Mirando hacia el Brasil

Ricardo Sarasty

Siendo la tierra grande y redonda para un sector de los colombianos parecía existir, hace tres años, solo el lado que obliga a ver hacia Venezuela. Igual a una mamá regañona, los interesados en mantenerse dentro del club especial de los que gobiernan ponían como ejemplo de las consecuencias de portarse mal y de andar junto a malas amistades al pueblo venezolano, víctima a simple vista, de haber tomado la decisión errada en el momento de elegir un gobernante. Hasta hace tres años el coco fue el conglomerado social de Venezuela en conjunto con sus penurias y no Maduro su presidente. Quizá como estrategia electoral requerida para el momento cuando se necesitaba ver al diablo acá dentro, en tales circunstancias se estima más provechoso hablar solo del infierno.
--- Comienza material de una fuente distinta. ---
`timescale 1ns / 1ns
module REG #(parameter DATAWIDTH = 8)(d, Clk, Rst, q);
    input [DATAWIDTH-1:0] d;
    input Clk, Rst;
    output reg [DATAWIDTH-1:0] q;
    always @(posedge Clk) begin
        if (Rst == 1)
            q <= 0;
        else 
            q <= d;
        end       
endmodule
`timescale 1ns / 1ns
module SHR #(parameter DATAWIDTH = 8)(a, sh_amt, d);
    input [DATAWIDTH -1:0] a;
    input [DATAWIDTH -1:0] sh_amt;
    output reg [DATAWIDTH -1:0] d;
    always @(a) begin
        d <= a >> sh_amt;
    end
endmodule
`timescale 1ns / 1ps
module circuit3(a, b, c, d, e, f, g, h, sa, Clk, Rst, avg);
    input [15:0] a, b, c, d, e, f, g, h;
    input [7:0] sa;
    input Clk, Rst;
    output [15:0] avg;
    wire [31:0] l00, l01, l02, l03, l10, l11, l2, l2div2, l2div4, l2div8;
    ADD #(.DATAWIDTH(32)) add1({16'b0,a}, {16'b0,b}, l00);
    ADD #(.DATAWIDTH(32)) add2({16'b0,c}, {16'b0,d}, l01);
    ADD #(.DATAWIDTH(32)) add3({16'b0,e}, {16'b0,f}, l02);
    ADD #(.DATAWIDTH(32)) add4({16'b0,g}, {16'b0,h}, l03);
    ADD #(.DATAWIDTH(32)) add5(l00, l01, l10);
    ADD #(.DATAWIDTH(32)) add6(l02, l03, l11);
    ADD #(.DATAWIDTH(32)) add7(l10, l11, l2);
    SHR #(.DATAWIDTH(32)) shr1(l2, {24'b0, sa}, l2div2);
    SHR #(.DATAWIDTH(32)) shr2(l2div2, {24'b0, sa}, l2div4);
    SHR #(.DATAWIDTH(32)) shr3(l2div4, {24'b0, sa}, l2div8);
    REG #(.DATAWIDTH(16)) reg1(l2div8[15:0], Clk, Rst, avg);    
endmodule
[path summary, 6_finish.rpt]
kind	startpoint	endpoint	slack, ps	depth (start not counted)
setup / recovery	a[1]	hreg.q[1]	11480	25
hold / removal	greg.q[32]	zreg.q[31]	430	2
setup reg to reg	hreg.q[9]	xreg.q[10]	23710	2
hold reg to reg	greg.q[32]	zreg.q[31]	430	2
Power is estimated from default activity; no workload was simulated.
module srl_32_structural (
    output [31:0] s,
    input  [31:0] a,
    input  [4:0]  b
);
    wire [31:0] s1, s2, s3, s4;
    mux2to1_32 m0(a,   {1'b0,a[31:1] },  b[0], s1);
    mux2to1_32 m1(s1,  {2'b0,s1[31:2] }, b[1], s2);
    mux2to1_32 m2(s2,  {4'b0,s2[31:4] }, b[2], s3);
    mux2to1_32 m3(s3,  {8'b0,s3[31:8]}, b[3], s4);
    mux2to1_32 m4(s4,  {16'b0,s4[31:16] }, b[4], s);
endmodule
==> ./run.sh <==
#!/bin/bash
# OpenROAD 26Q1-2900-gdf79404cd8, Yosys 0.63+post, stock flow scripts
make -C /OpenROAD-flow-scripts/flow DESIGN_CONFIG=/design/flow/config.mk WORK_HOME=/design/flow/orfs finish
==> ./config.mk <==
export PLATFORM = sky130hd
export DESIGN_NAME = alu_structural
export DESIGN_NICKNAME = alu_structural
export VERILOG_FILES = /design/flow/design.v
export SDC_FILE = /design/flow/constraint.sdc
export NUM_CORES = 4
export LEC_CHECK = 1
export CORE_UTILIZATION = 40
==> ./constraint.sdc <==
current_design alu_structural

set clk_period 10.8
set clk_io_pct 0.2

create_clock -name clk0 -period $clk_period

set non_clock_inputs [all_inputs -no_clocks]
set_input_delay [expr $clk_period * $clk_io_pct] -clock clk0 $non_clock_inputs
set_output_delay [expr $clk_period * $clk_io_pct] -clock clk0 [all_outputs]
===== flow/config.mk =====
export PLATFORM = sky130hd
export DESIGN_NAME = Regfile
export DESIGN_NICKNAME = Regfile
export VERILOG_FILES = /design/flow/design.v
export SDC_FILE = /design/flow/constraint.sdc
export NUM_CORES = 4
export LEC_CHECK = 1
export CORE_UTILIZATION = 50

===== flow/constraint.sdc =====
current_design Regfile

set clk_period 8.0
set clk_io_pct 0.2

create_clock -name clk0 -period $clk_period [get_ports {clk}]

set non_clock_inputs [all_inputs -no_clocks]
set_input_delay [expr $clk_period * $clk_io_pct] -clock clk0 $non_clock_inputs
set_output_delay [expr $clk_period * $clk_io_pct] -clock clk0 [all_outputs]

===== flow/design.v =====
module Regfile(
  input  logic        clk, 
  input  logic        rst,    
  input  logic [4:0]  rs1_addr, rs2_addr,
  input  logic [4:0]  rd_addr,
  input  logic        rd_wren,
  input  logic [31:0] rd_data,
  output logic [31:0] rs1_data_o, rs2_data_o
);
  reg [31:0] RegArray[0:31];   
  always @(posedge clk or posedge rst) begin
    if (rst) begin
      for (int i = 0; i < 32; i++) begin
        RegArray[i] <= 32'b0;
      end
      RegArray[2] <= 32'd2048;  
    end else if (rd_wren && rd_addr != 0) begin
      RegArray[rd_addr] <= rd_data;  
    end
  end
  assign rs1_data_o = (rs1_addr == 0) ? 32'b0 : RegArray[rs1_addr];
  assign rs2_data_o = (rs2_addr == 0) ? 32'b0 : RegArray[rs2_addr];
endmodule

===== flow/run.sh =====
#!/bin/bash
# OpenROAD 26Q1-2900-gdf79404cd8, Yosys 0.63+post, stock flow scripts
make -C /OpenROAD-flow-scripts/flow DESIGN_CONFIG=/design/flow/config.mk WORK_HOME=/design/flow/orfs finish

==> reports/metrics.yaml <==
outcome: "finished clean"
finClkSkew_ps: 0
fmax_mhz: 137.5
ff_type: "sky130_fd_sc_hd__dfrtp_1"
r2r_setup_slack_ps: 7030
drcViolationCount: 0
number_of_warnings_reported_in_the_yosys_synthesis_log: 2
grt_start_max_net_pins: 120
edff_count_synth: 0
clock.latency.late_pin_ps: 720
die-area_mm2: 0.1047
pwr-share-seq: 0.477
largest_register: "RegArray"
power_switching_mw: 4.262
top_cells_by_area: "sky130_fd_sc_hd__dfrtp_1 (48%), sky130_fd_sc_hd__mux2_2 (22%), sky130_fd_sc_hd__nand3_1 (5.8%)"
number_of_gates_resized_after_cts: 0
routed-via-count: 48062
crit_cells: 9
openroad.warnings: 36
routed_wire_length_per_instance_um: 45.13
totalNegativeSetupSlack_ps: 0
area_of_the_placeable_core_mm2: 0.1022
crit_required_ps: 6400
worstPathCellList: "clkdlybuf4s50_1 -> buf_4 -> or3b_1 -> nor2_4 -> buf_4 -> a22oi_1 -> o211a_1 -> a31oi_1 -> clkdlybuf4s50_1"
grt_use_total: 0.5567
power_per_cell_area_mw_per_mm2: 246.7
postRouteWirelength_mm: 276.4
finalSetupViolCount: 0
max_slew_margin: 0.2624
library_cell_occupying_the_most_area_in_the_post_synthesis_netlist: "sky130_fd_sc_hd__dfrtp_1"
clk_root_buffer_cell: "sky130_fd_sc_hd__clkbuf_16"
synth.cell_area_mm2: 0.05170
tritoncts: "yes"
start_kind: "input pin"
critical_path.top_delay_family: "buffers and inverters"
p_comb_frac: 0.149
critical-path-slowest-cell: "sky130_fd_sc_hd__nor2_4"
crit_path_end_kind: "primary output"
finalMaxSlewViolations: 0
reg.largest.list: "RegArray: 992 flops"
post-cts-setup-buffers: 0
power.static_leakage_nw: 25.61
die_width_um: 323.6
overflow_left_after_global_routing: 0
antenna_violations_before_repair: 27
area_growth_syn_to_layout_pct: 14.51
period_needed_ps: 7272
yosys.stat.seqShare: 0.4802
portBuffers: 113
final_util: 0.5794
detailed_place_hpwl_mm: 170.0
via_count_of_the_first_global_routing_pass: 45863
layout-drive-gt1-share: 0.3338
global_route_wire_length_before_repair_mm: 377.8
floorplan.core_util: 0.5060
irDropWorstVdd_mv: 0.1784
reg2reg_from: "RegArray[8][13]"
crit_end: "rs1_data_o[5]"
rr_endpoint: "RegArray[8][13]"
finalClockPeriodUsage: 0.9090
worst_ep_arrival_time_ps: 5670
post_synth_inst_count: 4649
crit_fanout: 16
worst_pin_slew_ps: 1102
hold_path_class: "register to register"
clock_tree.buffer_depth: 3
power.internal_mw: 10.34
number_of_flip_flops_under_the_largest_register_name: 992
ff2ff_path_depth: 1
startpoint: "rs1_addr[2]"
drv.max_cap_violation_count: 0
postSynth.asyncResetShare: 1.000
violation_count_after_the_first_detailed_routing_iteration: 6634
yosysTopAreaCellShare: 0.4797
hold_bufs_inserted_after_cts: 0
synthesis.area_per_instance_um2: 11.12
antenna_left: 0
max_stage_delay_ps: 850
timing_hold_violations_final: 0
clock_power_share: 0.374
ys_ff: 992
timing_worst_setup_path_type: "input pin to primary output"
numCtsBuffers: 106
yosys-stat-area_mm2: 0.05170
cts.sinks: 992
io_pins: 114
fp.dieH_um: 323.6
num_rows: 117
synth.lib_cells_used.distinct: 74
drt-vias-per-instance: 7.847
detail_route.first_pass.iterations: 9
critical_path.n_buffers_inverters: 4
sw_frac: 0.2919
ys_cells: 4649
setup_repair_after_global_routing_missed_its_margin: "no"
final_weighted_congestion_in_routability_driven_placement: 1.069
cts-htree-levels: 3
clkTransAtPathRegs_ps: 70
==> flow/design.v <==
`timescale 1ns / 1ps
module dmem(
    input logic clk,we,
    input logic [31:0]a, wd, 
    output logic [31:0]rd
    );
    logic [31:0] RAM[63:0];
    assign rd = RAM[a[31:2]];
    always_ff @(posedge clk)
        if(we) RAM[a[31:2]] <= wd;
endmodule
==> flow/run.sh <==
#!/bin/bash
# OpenROAD 26Q1-2900-gdf79404cd8, Yosys 0.63+post, stock flow scripts
make -C /OpenROAD-flow-scripts/flow DESIGN_CONFIG=/design/flow/config.mk WORK_HOME=/design/flow/orfs finish
==> flow/config.mk <==
export PLATFORM = sky130hd
export DESIGN_NAME = dmem
export DESIGN_NICKNAME = dmem
export VERILOG_FILES = /design/flow/design.v
export SDC_FILE = /design/flow/constraint.sdc
export NUM_CORES = 4
export LEC_CHECK = 1
export CORE_UTILIZATION = 40
==> flow/constraint.sdc <==
current_design dmem

set clk_period 53.6
set clk_io_pct 0.2

create_clock -name clk0 -period $clk_period [get_ports {clk}]

set non_clock_inputs [all_inputs -no_clocks]
set_input_delay [expr $clk_period * $clk_io_pct] -clock clk0 $non_clock_inputs
set_output_delay [expr $clk_period * $clk_io_pct] -clock clk0 [all_outputs]
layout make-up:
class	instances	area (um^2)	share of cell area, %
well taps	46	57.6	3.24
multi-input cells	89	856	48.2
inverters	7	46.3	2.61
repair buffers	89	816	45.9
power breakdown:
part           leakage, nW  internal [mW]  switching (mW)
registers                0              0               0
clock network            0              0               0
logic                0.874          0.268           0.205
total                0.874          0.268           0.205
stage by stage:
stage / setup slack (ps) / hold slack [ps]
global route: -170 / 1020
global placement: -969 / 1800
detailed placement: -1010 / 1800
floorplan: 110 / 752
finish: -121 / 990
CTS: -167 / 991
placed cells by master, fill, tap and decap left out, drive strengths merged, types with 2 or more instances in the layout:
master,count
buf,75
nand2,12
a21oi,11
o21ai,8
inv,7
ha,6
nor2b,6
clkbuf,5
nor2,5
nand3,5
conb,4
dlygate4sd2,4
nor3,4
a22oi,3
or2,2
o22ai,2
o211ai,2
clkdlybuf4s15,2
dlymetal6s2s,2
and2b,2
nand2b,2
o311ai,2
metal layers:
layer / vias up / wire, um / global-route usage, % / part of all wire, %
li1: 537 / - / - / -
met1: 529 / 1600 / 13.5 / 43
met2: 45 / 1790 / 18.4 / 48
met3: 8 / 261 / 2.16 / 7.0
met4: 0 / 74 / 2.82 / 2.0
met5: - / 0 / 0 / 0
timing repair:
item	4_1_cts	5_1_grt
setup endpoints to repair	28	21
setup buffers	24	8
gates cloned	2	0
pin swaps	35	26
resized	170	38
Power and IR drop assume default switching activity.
$ cat flow/design.v
`timescale 1ns / 1ps
module alu(input logic [31:0] SrcA,SrcB,
           input logic [2:0] ALUControl,
           output logic [31:0] ALUResult,
           output logic Zero
    );
    logic signed [31:0]arithmetic_shift_right;
    assign arithmetic_shift_right = $signed(SrcA) >>>  SrcB[4:0];
    always_comb
        case(ALUControl)
            3'b000:ALUResult = signed'(SrcA) + signed'(SrcB);
            3'b001:ALUResult = signed'(SrcA)-signed'(SrcB);
            3'b010:ALUResult = SrcA & SrcB;
            3'b011:ALUResult = SrcA | SrcB;
            3'b100:ALUResult = SrcA ^ SrcB;
            3'b101:if(signed'(SrcA) < signed'(SrcB))
                        ALUResult = 32'd1;
                    else
                        ALUResult = 32'd0;
            3'b110: ALUResult = SrcA >> SrcB[4:0];
            3'b111: ALUResult = SrcA << SrcB[4:0];
            default : ALUResult = 32'bx;
        endcase
     always_comb
        if(ALUResult === 32'd0)
            Zero = 1'b1;
        else
            Zero = 1'b0;
endmodule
Tres años después así, sin querer queriendo, tratan de que volvamos los ojos hacia donde está Brasil, pero ya no con la intención de mostrar la imagen aproximada de lo que puede ser el reino de satanás, si no la más parecida a la tierra prometida. Pues si su gobernante es militar además de pastor de una de las tantas iglesias que funcionan como empresas allá y aquí, se debe de suponer que Brasil es lo más próximo a la tierra prometida. Claro esto según aquellos que ven en un gobernante del cuño como el de Bolsonaro al líder capaz de llevar a su rebaño al mejor pastizal, lo que llamo Hobbes el leviatán. Solo que todo cuanto ha sucedido y sucede en ese país desde cuando Bolsonaro con su familia lo gobiernan no ayuda a evitar que se vea lo oscuro y escabroso del régimen, por más que se quiera mostrar lo bueno de ese capitalismo depredador, como quieren que sea los mismo que insistían hace cuatro años que se viera en Venezuela lo peor.

Allá la gente pobre, que cada día suma más, volvió a comprar huesos para sazonar el agua porque el alto costo de la carne la convirtió en inasequible, contando con que los ganaderos del Brasil son los mayores exportadores de carne en canal y de pie, para serlo han acabado con miles de hectáreas adentro de la selva amazónica. No obstante, mientras juega su selección la tasa del desempleo se pone por encima del 14% de, lo que se traducen en más de 19 millones de brasileños aguantando hambre. Ahora muchos de los que vivieron el milagro brasilero se preguntan por las causas que llevaron a que se diera tal estruendosa caída.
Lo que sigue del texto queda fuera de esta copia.